[Records provided]
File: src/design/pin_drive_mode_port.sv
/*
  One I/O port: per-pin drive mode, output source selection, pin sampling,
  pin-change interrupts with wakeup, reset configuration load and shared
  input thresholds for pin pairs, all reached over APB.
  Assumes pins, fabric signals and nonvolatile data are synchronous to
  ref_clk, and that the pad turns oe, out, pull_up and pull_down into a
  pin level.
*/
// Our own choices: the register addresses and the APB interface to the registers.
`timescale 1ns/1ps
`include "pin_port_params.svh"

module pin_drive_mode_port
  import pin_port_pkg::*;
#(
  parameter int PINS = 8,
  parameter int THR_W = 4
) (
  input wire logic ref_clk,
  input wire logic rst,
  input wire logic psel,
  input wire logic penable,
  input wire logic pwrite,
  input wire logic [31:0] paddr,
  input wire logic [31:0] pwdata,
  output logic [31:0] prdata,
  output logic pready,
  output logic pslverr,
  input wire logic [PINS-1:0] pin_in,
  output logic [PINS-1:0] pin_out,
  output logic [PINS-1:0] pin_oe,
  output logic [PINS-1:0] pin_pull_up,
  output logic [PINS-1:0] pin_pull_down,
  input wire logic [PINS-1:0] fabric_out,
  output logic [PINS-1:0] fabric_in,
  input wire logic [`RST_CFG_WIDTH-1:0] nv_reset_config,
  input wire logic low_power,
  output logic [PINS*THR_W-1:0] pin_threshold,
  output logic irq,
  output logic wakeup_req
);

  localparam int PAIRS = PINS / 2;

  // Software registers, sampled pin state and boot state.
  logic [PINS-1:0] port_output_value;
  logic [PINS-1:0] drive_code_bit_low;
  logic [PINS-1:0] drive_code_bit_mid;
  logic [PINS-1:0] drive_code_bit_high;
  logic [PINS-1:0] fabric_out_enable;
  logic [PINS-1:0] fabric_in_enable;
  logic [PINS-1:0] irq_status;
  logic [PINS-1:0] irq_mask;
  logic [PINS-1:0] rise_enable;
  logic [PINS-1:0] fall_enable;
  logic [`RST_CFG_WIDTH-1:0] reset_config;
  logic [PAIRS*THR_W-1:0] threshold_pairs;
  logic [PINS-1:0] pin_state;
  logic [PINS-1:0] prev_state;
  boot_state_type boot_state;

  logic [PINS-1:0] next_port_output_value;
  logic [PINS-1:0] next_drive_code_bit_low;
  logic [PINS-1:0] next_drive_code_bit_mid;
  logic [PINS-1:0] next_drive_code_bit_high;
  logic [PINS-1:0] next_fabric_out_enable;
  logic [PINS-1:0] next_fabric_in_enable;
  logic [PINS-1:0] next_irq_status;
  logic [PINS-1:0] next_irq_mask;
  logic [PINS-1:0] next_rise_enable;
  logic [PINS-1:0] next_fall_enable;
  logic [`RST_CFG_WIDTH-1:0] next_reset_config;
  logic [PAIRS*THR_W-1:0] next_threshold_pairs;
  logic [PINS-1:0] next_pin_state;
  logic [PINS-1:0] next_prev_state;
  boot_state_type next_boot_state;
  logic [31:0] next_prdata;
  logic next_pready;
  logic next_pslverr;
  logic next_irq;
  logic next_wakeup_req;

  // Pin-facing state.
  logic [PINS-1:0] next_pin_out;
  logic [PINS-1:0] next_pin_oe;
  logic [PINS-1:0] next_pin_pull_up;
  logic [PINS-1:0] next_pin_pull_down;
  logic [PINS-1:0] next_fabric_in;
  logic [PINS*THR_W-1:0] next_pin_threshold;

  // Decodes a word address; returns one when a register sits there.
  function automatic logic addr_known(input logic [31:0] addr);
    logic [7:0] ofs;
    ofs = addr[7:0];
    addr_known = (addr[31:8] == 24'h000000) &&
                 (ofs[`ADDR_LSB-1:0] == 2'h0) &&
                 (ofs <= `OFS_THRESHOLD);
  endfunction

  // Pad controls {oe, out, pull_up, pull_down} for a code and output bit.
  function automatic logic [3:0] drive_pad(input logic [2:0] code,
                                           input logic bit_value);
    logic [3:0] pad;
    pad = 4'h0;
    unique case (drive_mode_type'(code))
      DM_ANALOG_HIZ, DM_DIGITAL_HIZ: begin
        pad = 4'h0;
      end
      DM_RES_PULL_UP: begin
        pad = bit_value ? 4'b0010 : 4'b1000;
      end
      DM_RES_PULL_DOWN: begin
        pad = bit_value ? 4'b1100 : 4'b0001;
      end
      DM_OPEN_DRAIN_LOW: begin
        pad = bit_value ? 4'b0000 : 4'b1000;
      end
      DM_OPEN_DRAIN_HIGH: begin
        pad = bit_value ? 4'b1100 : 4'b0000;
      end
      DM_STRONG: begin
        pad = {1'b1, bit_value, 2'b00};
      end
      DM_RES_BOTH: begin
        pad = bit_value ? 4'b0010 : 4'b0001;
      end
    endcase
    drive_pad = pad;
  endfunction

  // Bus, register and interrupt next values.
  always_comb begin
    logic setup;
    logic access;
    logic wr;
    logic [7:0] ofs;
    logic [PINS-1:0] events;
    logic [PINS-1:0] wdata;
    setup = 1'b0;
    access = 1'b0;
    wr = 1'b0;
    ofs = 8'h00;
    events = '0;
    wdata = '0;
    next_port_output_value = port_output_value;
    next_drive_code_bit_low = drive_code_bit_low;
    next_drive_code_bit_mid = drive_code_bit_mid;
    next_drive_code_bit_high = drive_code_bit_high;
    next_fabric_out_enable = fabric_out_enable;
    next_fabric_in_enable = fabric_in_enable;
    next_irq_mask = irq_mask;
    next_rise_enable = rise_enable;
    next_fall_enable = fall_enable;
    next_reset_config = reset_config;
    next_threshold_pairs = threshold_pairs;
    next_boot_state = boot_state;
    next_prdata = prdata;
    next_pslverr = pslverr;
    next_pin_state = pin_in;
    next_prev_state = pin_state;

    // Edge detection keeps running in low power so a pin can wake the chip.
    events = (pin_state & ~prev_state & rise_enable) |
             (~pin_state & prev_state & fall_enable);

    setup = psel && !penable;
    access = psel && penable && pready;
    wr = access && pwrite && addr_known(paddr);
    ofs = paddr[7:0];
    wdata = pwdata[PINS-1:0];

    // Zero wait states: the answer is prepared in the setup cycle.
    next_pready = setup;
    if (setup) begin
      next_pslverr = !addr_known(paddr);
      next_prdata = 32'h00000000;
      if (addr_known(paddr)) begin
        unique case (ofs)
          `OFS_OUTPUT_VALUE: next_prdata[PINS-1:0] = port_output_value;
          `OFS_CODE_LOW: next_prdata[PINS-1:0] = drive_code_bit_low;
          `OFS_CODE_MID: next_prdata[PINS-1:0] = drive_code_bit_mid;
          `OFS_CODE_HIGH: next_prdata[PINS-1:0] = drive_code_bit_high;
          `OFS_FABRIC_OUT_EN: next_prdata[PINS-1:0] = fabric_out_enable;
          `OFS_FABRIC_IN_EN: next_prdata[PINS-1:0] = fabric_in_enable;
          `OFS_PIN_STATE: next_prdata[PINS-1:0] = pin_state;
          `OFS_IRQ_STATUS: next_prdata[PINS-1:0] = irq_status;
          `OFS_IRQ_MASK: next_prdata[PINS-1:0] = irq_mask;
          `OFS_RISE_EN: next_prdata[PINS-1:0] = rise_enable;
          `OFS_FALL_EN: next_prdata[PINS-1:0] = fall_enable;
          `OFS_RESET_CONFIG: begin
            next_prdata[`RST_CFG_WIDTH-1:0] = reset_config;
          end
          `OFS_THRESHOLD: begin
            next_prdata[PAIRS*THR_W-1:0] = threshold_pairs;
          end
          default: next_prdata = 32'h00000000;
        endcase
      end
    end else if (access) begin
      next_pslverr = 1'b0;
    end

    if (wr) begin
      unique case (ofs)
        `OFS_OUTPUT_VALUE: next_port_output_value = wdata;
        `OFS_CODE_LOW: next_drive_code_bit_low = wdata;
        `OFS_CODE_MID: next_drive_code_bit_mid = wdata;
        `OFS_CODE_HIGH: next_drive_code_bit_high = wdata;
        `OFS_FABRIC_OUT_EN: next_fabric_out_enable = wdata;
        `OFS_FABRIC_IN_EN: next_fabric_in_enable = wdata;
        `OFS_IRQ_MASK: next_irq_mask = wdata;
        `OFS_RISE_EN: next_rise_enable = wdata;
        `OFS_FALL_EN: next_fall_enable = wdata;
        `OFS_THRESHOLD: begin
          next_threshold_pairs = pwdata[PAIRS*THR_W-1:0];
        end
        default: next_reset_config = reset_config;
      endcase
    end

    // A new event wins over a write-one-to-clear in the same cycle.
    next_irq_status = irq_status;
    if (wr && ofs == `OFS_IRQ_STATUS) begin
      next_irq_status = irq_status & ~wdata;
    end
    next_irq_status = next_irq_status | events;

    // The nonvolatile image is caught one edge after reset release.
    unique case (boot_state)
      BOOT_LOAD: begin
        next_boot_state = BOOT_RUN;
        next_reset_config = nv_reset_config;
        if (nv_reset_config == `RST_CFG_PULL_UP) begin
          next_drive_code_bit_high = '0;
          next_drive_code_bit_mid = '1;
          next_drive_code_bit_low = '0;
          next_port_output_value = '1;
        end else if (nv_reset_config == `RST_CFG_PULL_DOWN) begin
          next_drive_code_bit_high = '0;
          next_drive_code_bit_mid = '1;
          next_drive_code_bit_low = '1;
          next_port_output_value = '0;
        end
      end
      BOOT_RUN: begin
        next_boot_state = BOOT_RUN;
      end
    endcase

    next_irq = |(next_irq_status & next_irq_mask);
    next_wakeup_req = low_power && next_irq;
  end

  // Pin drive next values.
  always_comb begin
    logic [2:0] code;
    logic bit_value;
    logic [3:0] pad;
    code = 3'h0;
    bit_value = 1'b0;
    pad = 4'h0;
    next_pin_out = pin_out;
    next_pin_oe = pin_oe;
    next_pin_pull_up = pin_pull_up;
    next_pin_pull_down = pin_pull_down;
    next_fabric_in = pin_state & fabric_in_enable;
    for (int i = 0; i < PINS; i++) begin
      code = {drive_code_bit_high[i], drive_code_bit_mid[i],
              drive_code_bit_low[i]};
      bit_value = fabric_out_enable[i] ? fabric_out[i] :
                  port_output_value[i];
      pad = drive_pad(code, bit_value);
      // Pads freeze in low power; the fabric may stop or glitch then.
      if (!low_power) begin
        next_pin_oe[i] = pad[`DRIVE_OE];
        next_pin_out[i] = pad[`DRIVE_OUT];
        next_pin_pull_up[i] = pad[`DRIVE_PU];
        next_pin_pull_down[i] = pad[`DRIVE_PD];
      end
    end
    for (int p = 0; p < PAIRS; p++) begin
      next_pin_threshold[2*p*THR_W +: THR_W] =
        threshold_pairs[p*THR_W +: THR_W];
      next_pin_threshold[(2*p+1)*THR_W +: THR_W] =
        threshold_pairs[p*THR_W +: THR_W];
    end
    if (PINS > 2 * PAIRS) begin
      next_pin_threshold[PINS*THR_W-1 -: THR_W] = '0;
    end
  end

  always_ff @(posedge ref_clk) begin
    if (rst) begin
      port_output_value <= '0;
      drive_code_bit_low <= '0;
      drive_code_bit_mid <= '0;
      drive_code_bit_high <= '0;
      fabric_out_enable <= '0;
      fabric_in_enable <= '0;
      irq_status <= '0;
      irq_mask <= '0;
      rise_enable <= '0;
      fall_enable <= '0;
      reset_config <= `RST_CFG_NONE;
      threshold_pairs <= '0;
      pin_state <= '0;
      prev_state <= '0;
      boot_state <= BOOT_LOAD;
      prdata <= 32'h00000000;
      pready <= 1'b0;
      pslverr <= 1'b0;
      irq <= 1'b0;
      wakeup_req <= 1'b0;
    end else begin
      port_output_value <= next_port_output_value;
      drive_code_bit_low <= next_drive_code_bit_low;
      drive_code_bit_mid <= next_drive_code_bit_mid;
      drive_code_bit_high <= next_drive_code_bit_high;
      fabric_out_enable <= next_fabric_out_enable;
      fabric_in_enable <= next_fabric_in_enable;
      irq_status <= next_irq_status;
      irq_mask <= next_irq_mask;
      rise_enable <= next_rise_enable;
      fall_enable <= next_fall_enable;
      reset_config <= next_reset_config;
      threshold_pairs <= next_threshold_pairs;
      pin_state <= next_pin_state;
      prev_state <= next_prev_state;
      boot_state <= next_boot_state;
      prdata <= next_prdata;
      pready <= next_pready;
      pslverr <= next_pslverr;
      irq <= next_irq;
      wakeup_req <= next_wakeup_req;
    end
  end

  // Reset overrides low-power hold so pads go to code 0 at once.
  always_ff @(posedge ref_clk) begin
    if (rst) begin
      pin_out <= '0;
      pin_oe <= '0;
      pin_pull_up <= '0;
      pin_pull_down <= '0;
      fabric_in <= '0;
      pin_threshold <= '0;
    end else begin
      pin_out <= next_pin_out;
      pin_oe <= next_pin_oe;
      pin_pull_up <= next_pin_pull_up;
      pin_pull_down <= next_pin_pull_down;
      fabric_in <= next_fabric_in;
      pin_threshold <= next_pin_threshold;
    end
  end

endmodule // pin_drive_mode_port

[Directions] Reproduce exactly, and only, the part of the listing above that begins at the line with "next_pin_pull_down = pin_pull_down;" and goes on through the line with "pad = drive_pad(code, bit_value);".

[Reply]
    next_pin_pull_down = pin_pull_down;
    next_fabric_in = pin_state & fabric_in_enable;
    for (int i = 0; i < PINS; i++) begin
      code = {drive_code_bit_high[i], drive_code_bit_mid[i],
              drive_code_bit_low[i]};
      bit_value = fabric_out_enable[i] ? fabric_out[i] :
                  port_output_value[i];
      pad = drive_pad(code, bit_value);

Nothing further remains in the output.